第三百十二話 赤髪との再会
____翌日。
「……ん、朝か……」
静かにそう呟き、重たい身体をゆっくりと上半身だけ起こす。
硬い地面の上だったが、久しぶりに安心して眠れた。というよりも、眠れない時は疲労した脳細胞を『変化』させて死なない様にしていたし、寝る事自体が久しぶりかも知れない。
でも、今日眠れた理由は、きっと色々だと思う。フレイ達が助けに来てくれた事、私が勇気を振り絞れた事、芦名が昨日私にアドバイスをくれた事……。
この朝は、私だけではきっと迎えられなかった。しっかりと、噛み締めよう。
朝日はまだ登り始めたばかりらしく、松明が消え薄暗くなった室内に外からの淡い光が差し込んでいた。
地面にはイレティナやヴィリアが倒れ、静かな寝息を立てている。
サラマンダーとウンディーネは眠らないにしても、フレイの姿が無いと言うのは少し奇妙だ。……いや、フレイは元々早起きだったし、気にすることでも無いか。
背筋を伸ばし、身体を眠りから覚ました。腕から垂れ下がるローブが地面と擦れ合い、微かに静かな空間へ音を鳴らした。
両腕を支えに脚を持ち上げると、それに連なって地面に散らばったローブが上へと持ち上げられていく。
衣擦れの音は仕方無しではあったが、二人が起きない様に、私は足を静かに持ち上げそろりそろりと忍び足で歩いた。
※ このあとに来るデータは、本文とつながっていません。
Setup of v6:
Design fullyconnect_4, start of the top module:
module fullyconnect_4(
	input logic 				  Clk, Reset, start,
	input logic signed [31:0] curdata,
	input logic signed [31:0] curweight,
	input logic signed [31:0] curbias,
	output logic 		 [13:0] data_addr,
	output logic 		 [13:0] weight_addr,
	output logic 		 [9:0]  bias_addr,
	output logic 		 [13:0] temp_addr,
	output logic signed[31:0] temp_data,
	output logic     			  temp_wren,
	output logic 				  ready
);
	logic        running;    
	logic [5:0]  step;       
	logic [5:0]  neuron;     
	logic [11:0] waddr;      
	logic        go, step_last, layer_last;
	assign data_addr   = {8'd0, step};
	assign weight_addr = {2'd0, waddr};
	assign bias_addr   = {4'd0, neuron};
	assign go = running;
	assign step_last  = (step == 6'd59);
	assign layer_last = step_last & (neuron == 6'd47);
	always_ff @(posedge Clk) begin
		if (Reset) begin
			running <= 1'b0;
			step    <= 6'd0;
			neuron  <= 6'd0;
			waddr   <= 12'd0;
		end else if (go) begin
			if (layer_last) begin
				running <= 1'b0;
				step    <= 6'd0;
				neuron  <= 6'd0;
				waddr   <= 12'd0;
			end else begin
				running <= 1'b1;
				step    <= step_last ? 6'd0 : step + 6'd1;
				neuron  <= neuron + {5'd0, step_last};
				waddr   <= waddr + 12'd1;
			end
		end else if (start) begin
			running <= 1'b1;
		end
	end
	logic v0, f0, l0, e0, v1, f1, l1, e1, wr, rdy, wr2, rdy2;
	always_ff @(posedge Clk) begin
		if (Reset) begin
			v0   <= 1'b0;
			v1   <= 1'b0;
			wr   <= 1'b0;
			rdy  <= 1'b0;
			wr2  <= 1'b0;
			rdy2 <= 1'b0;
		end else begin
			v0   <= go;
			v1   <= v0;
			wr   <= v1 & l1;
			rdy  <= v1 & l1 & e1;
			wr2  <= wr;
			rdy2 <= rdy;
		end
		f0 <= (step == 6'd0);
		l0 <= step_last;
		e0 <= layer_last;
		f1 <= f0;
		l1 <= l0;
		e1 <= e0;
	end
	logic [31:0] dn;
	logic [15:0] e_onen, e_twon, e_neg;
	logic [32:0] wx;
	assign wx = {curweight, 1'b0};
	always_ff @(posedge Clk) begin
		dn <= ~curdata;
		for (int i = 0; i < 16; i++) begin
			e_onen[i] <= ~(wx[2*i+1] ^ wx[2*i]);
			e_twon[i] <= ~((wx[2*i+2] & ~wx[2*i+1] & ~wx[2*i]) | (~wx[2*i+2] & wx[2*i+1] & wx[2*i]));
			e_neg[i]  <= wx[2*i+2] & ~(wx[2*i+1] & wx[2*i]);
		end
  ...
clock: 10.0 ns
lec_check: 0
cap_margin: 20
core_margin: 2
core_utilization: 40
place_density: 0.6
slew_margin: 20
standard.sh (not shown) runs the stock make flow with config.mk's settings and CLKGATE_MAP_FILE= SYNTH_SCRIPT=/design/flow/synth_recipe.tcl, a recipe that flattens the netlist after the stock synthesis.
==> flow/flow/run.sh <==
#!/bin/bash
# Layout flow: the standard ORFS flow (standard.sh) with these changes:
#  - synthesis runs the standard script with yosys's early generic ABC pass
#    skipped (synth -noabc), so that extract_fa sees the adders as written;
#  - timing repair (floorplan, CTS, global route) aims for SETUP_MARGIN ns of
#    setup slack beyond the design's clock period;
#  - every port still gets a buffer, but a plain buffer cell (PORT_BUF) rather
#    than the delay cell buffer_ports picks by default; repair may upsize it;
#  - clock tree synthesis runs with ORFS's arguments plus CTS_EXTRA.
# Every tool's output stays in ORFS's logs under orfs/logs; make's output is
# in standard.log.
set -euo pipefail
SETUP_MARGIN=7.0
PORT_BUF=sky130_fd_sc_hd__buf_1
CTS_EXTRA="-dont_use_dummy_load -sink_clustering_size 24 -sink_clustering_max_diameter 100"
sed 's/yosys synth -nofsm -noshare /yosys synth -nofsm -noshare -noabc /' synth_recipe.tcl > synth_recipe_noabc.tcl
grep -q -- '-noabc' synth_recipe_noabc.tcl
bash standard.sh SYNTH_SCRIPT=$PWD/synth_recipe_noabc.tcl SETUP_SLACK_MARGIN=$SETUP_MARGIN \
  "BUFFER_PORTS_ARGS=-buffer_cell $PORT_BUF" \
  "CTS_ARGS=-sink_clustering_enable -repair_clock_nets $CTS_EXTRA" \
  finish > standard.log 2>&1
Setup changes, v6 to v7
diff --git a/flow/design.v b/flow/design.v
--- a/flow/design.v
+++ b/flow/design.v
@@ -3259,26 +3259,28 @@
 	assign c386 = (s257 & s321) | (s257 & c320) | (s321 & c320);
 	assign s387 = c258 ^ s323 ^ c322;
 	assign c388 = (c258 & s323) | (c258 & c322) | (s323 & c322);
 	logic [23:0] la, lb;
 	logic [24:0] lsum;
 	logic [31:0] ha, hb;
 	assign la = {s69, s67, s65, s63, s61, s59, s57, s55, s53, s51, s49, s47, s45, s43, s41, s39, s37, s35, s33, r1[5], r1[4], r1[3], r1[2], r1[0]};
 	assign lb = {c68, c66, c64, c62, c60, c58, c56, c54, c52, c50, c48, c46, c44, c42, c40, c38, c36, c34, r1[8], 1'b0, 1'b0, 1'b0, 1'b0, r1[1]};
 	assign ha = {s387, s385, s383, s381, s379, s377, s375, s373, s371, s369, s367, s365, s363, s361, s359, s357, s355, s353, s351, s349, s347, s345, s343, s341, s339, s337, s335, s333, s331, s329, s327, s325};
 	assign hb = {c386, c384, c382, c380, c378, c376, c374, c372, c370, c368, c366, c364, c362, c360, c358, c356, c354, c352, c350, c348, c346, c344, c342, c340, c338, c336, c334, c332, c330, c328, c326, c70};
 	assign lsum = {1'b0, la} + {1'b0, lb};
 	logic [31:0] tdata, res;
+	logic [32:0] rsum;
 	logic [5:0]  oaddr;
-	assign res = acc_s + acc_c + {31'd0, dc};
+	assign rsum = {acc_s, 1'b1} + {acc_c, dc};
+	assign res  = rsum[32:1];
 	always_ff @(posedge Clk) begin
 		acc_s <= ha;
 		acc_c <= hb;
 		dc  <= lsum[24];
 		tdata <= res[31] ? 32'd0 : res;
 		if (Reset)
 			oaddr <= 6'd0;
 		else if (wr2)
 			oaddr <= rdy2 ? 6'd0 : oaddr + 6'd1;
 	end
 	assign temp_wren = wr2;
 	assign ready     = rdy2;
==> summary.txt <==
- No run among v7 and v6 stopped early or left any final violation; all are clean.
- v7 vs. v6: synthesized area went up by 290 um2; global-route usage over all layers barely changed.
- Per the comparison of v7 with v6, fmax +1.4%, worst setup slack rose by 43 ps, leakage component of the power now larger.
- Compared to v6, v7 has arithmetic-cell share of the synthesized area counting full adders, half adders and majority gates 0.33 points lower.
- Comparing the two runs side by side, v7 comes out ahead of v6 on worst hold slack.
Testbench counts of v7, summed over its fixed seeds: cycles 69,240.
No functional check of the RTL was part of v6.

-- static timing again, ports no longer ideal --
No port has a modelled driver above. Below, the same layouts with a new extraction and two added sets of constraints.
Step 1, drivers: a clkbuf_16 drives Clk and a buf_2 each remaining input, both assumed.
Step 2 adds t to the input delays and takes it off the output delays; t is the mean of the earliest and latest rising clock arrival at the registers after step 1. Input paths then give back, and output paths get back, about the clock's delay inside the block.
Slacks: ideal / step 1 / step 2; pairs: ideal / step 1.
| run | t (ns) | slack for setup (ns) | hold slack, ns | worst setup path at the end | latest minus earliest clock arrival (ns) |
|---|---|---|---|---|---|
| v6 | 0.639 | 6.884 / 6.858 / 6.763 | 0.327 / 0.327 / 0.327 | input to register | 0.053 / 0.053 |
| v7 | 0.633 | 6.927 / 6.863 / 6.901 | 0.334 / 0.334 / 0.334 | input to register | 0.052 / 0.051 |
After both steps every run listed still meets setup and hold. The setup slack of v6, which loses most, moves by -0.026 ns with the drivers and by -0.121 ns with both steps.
This design comes from an exercise in tuning for small area, a short achievable clock period and few clock cycles on the open sky130 flow, not from production work. Function was checked by simulation only, so behaviour that the tests miss may differ from the original. No activity file was given, so power comes from the tool's default toggle rates.

Setup of purple:
==> flow/design.v <==
module huffman(clk, reset, gray_valid, gray_data, CNT_valid, CNT1, CNT2, CNT3, CNT4, CNT5, CNT6,code_valid, HC1, HC2, HC3, HC4, HC5, HC6, M1, M2, M3, M4, M5, M6);
input clk;
input reset;
input gray_valid;
input [7:0] gray_data;
output reg CNT_valid;
output [7:0] CNT1, CNT2, CNT3, CNT4, CNT5, CNT6;
output reg code_valid;
output [7:0] HC1, HC2, HC3, HC4, HC5, HC6;
output [7:0] M1, M2, M3, M4, M5, M6;
integer i;
function lt7;
	input [6:0] a, b;
	reg [6:0] l, g;
	reg l10, g10, l32, g32, l54, g54, l30, g30, l64, g64;
	begin
		l = ~a & b;
		g = a & ~b;
		l10 = l[1] | (~g[1] & l[0]);	g10 = g[1] | (~l[1] & g[0]);
		l32 = l[3] | (~g[3] & l[2]);	g32 = g[3] | (~l[3] & g[2]);
		l54 = l[5] | (~g[5] & l[4]);	g54 = g[5] | (~l[5] & g[4]);
		l30 = l32 | (~g32 & l10);	g30 = g32 | (~l32 & g10);
		l64 = l[6] | (~g[6] & l54);	g64 = g[6] | (~l[6] & g54);
		lt7 = l64 | (~g64 & l30);
	end
endfunction
reg [3:0] st;
reg mv;
reg srt, slast, mrg;
wire img_end = (st == 4'd1) & ~gray_valid;
wire [3:0] st_n = (st == 4'd0) ? {3'd0, gray_valid} :
		(st == 4'd1) ? (gray_valid ? 4'd1 : 4'd2) :
		(st == 4'd12) ? 4'd12 : (mv ? st + 4'd1 : st);
always @(posedge clk or posedge reset)
	if (reset) begin
		st <= 4'd0;
		mv <= 1'b0;
		srt <= 1'b0;
		slast <= 1'b0;
		mrg <= 1'b0;
		CNT_valid <= 1'b0;
		code_valid <= 1'b0;
	end else begin
		st <= st_n;
		mv <= img_end | ((srt | mrg) & (~mv | (st_n == 4'd11)));
		srt <= (st_n >= 4'd2) & (st_n <= 4'd6);
		slast <= (st_n == 4'd6);
		mrg <= (st_n >= 4'd7) & (st_n <= 4'd11);
		CNT_valid <= img_end;
		code_valid <= (st == 4'd11) & mv;
	end
reg [6:0] Q [0:5];
assign CNT1 = {1'b0, Q[5]};
assign CNT2 = {1'b0, Q[0]};
assign CNT3 = {1'b0, Q[1]};
assign CNT4 = {1'b0, Q[2]};
assign CNT5 = {1'b0, Q[3]};
assign CNT6 = {1'b0, Q[4]};
wire [5:1] unsorted = {1'b0, st <= 4'd2, st <= 4'd3, st <= 4'd4, st <= 4'd5};
wire [5:1] lt_c;
genvar g;
generate
	for (g = 1; g < 6; g = g + 1) begin : cmp
		assign lt_c[g] = unsorted[g] | lt7(Q[g], Q[0]);
	end
endgenerate
reg [5:1] lt_r;
always @(posedge clk or posedge reset)
	if (reset)
		lt_r <= 5'd0;
	else
		lt_r <= lt_c;
wire [7:0] lt = {2'b00, lt_r, 1'b1};
wire [6:0] addA = Q[0] + Q[1];
wire [6:0] addB = Q[1] + Q[2];
wire [6:0] S = (addA & {7{~lt[2]}}) | (addB & {7{lt[2]}});
wire [5:0] inc;
assign inc[0] = gray_valid & (gray_data[2:0] == 3'd2);
assign inc[1] = gray_valid & (gray_data[2:0] == 3'd3);
assign inc[2] = gray_valid & (gray_data[2:0] == 3'd4);
assign inc[3] = gray_valid & (gray_data[2:0] == 3'd5);
assign inc[4] = gray_valid & (gray_data[2:0] == 3'd6);
assign inc[5] = gray_valid & (gray_data[2:0] == 3'd1);
wire sm = mv & srt & ~slast;
wire mm = mv & (slast | mrg);
reg [6:0] Qn [0:5];
reg [6:0] Qc [0:5];
reg selB, selC, selD;
always @(*) begin
	for (i = 0; i < 6; i = i + 1)
		Qc[i] = inc[i] ? Q[i] + 7'd1 : Q[i];
	selB = sm & lt[1];
	Qn[0] = (Qc[0] & {7{~(selB | mm)}}) | (Q[1] & {7{selB}}) | (S & {7{mm}});
	for (i = 1; i < 5; i = i + 1) begin
		selB = (sm & lt[i+1]) | (mm & ~lt[i+2] & ~lt[i+1]);
		selC = mm & lt[i+2];
		selD = (sm & ~lt[i+1] & lt[i]) | (mm & ~lt[i+2] & lt[i+1]);
		Qn[i] = (Qc[i] & {7{~(selB | selC | selD)}}) | (Q[(i+1)%6] & {7{selB}})
			| (Q[(i+2)%6] & {7{selC}}) | (Q[0] & {7{selD}});
	end
	selD = sm & lt[5];
	Qn[5] = (Qc[5] & {7{~(selD | mm)}}) | (Q[0] & {7{selD}}) | {7{mm}};
end
always @(posedge clk or posedge reset)
	if (reset) begin
		for (i = 0; i < 6; i = i + 1)
			Q[i] <= 7'd0;
	end else begin
		for (i = 0; i < 6; i = i + 1)
			Q[i] <= Qn[i];
	end
wire [2:0] ins = {lt[4], lt[2] & ~lt[4], (lt[1] & ~lt[2]) | (lt[3] & ~lt[4]) | lt[5]};
function [2:0] place;
	input [2:0] m;
	place = (m == 3'd0) ? 3'd0 : (m == 3'd1) ? 3'd5 : m - 3'd1;
endfunction
reg [2:0] nv [0:7];
always @(*) begin
	if (mm) begin
		nv[0] = place(ins);
		for (i = 1; i < 5; i = i + 1)
			nv[i] = lt[i] ? place(i - 1) : place(i);
		nv[5] = slast ? (lt[5] ? place(4) : place(5)) : place(ins);
	end else begin
		nv[0] = ins;
		for (i = 1; i < 6; i = i + 1)
			nv[i] = lt[i] ? i - 1 : i;
	end
	nv[6] = 3'd0;
	nv[7] = 3'd0;
end
reg [2:0] P [0:5];
reg [4:0] T [0:5];
reg [4:0] H [0:5];
always @(posedge clk or posedge reset)
	if (reset) begin
		P[0] <= 3'd5;
		for (i = 1; i < 6; i = i + 1)
			P[i] <= i - 1;
		for (i = 0; i < 6; i = i + 1) begin
			T[i] <= 5'd0;
			H[i] <= 5'd0;
		end
	end else begin
		for (i = 0; i < 6; i = i + 1) begin
			if (mv)
				P[i] <= nv[P[i]];
			if (mv & mrg & ((P[i] == 3'd0) | (P[i] == 3'd5))) begin
				T[i] <= {T[i][3:0], 1'b1};
				if (P[i] == 3'd0)
					H[i] <= H[i] | ({T[i][3:0], 1'b1} & ~T[i]);
			end
		end
	end
assign HC1 = {3'b0, H[0]};	assign M1 = {3'b0, T[0][4:1], 1'b1};
assign HC2 = {3'b0, H[1]};	assign M2 = {3'b0, T[1][4:1], 1'b1};
assign HC3 = {3'b0, H[2]};	assign M3 = {3'b0, T[2][4:1], 1'b1};
assign HC4 = {3'b0, H[3]};	assign M4 = {3'b0, T[3][4:1], 1'b1};
assign HC5 = {3'b0, H[4]};	assign M5 = {3'b0, T[4][4:1], 1'b1};
assign HC6 = {3'b0, H[5]};	assign M6 = {3'b0, T[5][4:1], 1'b1};
endmodule
clock: 5.0 ns
lec_check: 0
cap_margin: 20
core_margin: 2
core_utilization: 40
setup_slack_margin: 3.0
slew_margin: 20
standard.sh (not shown) runs the stock make flow with config.mk's settings and CLKGATE_MAP_FILE= SYNTH_SCRIPT=/design/flow/synth_recipe.tcl, a recipe that flattens the netlist after the stock synthesis.
==> flow/flow/run.sh <==
#!/bin/bash
# Own flow: the standard synthesis and layout (standard.sh), with the
# port buffers made of the smallest plain buffer cell. The make output goes
# to layout.log here.
set -euo pipefail
bash standard.sh BUFFER_PORTS_ARGS="-buffer_cell sky130_fd_sc_hd__buf_1" finish > "$PWD/layout.log" 2>&1
purple: PASS, flow complete, no timing, DRC or antenna violations
Testbench counts of purple, summed over its fixed seeds: cycles 47,600.
The following lists how green was set up differently from purple:
--- a/flow/design.v
+++ b/flow/design.v
@@ -88,7 +88,7 @@
 reg selB, selC, selD;
 always @(*) begin
 	for (i = 0; i < 6; i = i + 1)
-		Qc[i] = inc[i] ? Q[i] + 7'd1 : Q[i];
+		Qc[i] = Q[i] + {6'd0, inc[i]};
 	selB = sm & lt[1];
 	Qn[0] = (Qc[0] & {7{~(selB | mm)}}) | (Q[1] & {7{selB}}) | (S & {7{mm}});
 	for (i = 1; i < 5; i = i + 1) begin
--- outcome ---
green: flow completed, timing, DRC and antenna clean. Re layout overhead on the synthesized area: purple was lower than green. When the final numbers for green and purple were put side by side, the multi-input gate share of the layout cell area turned out to be greater in purple. Worst setup slack (green over purple): increase, 0.047 ns. Relative to purple, synthesized cell count decreased by about 6% in green. Against purple, cell count after placement in green fell by a few percent. The final reports for green and purple show fmax higher in the former. In the final reports, the cell area of green is larger than that of purple. Diff purple -> green: sum of internal, switching and leakage power shows an increase of 3.5%; global-route usage shows an increase of 0.38 points. In green, the adder and majority cell fraction of the synthesized area came out 0.84 points above the value in purple. green vs purple: total number of tap cells down slightly.
Testbench counts of green, summed over its fixed seeds: cycles 47,600.

-- afterwards: timing with drivers on the ports --
In the flow no input, the clock included, has a driving cell. The finished layouts below were timed again as built, in two steps.
Step 1 assumes that a clkbuf_16 drives the clock port and a buf_2 every other input.
Step 2 adds t to the input delays and takes it off the output delays; t is the mean of the earliest and latest rising clock arrival at the registers after step 1. Input paths then give back, and output paths get back, about the clock's delay inside the block.
Slacks: no drivers / after step 1 / after step 2; pairs: no drivers / after step 1.
run | t (ns) | slack for setup (ns) | worst slew at a driven data input, ns | cell pins on the clock port's net
purple | 0.469 | 2.850 / 2.850 / 2.562 | 0.05 | 1
green | 0.461 | 2.897 / 2.857 / 2.465 | 0.07 | 1
After both steps every run listed still meets setup and hold. For green, which loses most, drivers alone change the setup slack by -0.040 ns; drivers and shift together by -0.432 ns.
起きないかと若干心配気味に二人を見ていたが、イレティナもヴィリアも眉一つ歪めずに気持ちよさそうに眠っている。
どんなに性格が違っても、寝顔は皆同じなんだろうか……。
その様なことを考えていたが、歩みは止めていなかった。ある程度離れたところで、忍び足はもう不要だろうと普段通りに歩き始めようとしたその時。
「おい、サツキ。ちょっと待てよ」
不意に、声が耳に飛んできた。
どこかで聞いた事がある様な、軽口な口調の男の声だった。私の名前を知っている……? 芦名じゃ無いな。一体誰だろう。
すぐ横から聞こえてくる。誰かが、そこに居るんだ。
少しばかり警戒しながらも、ゆっくりと目を向けると目の前にいたのは。
「……よっ」
赤髪の男が、石の台のようなものの上に立って私の方をジッと見つめていた。
片手を少し上げ、こちらを少し懐かしそうな目をして見ている。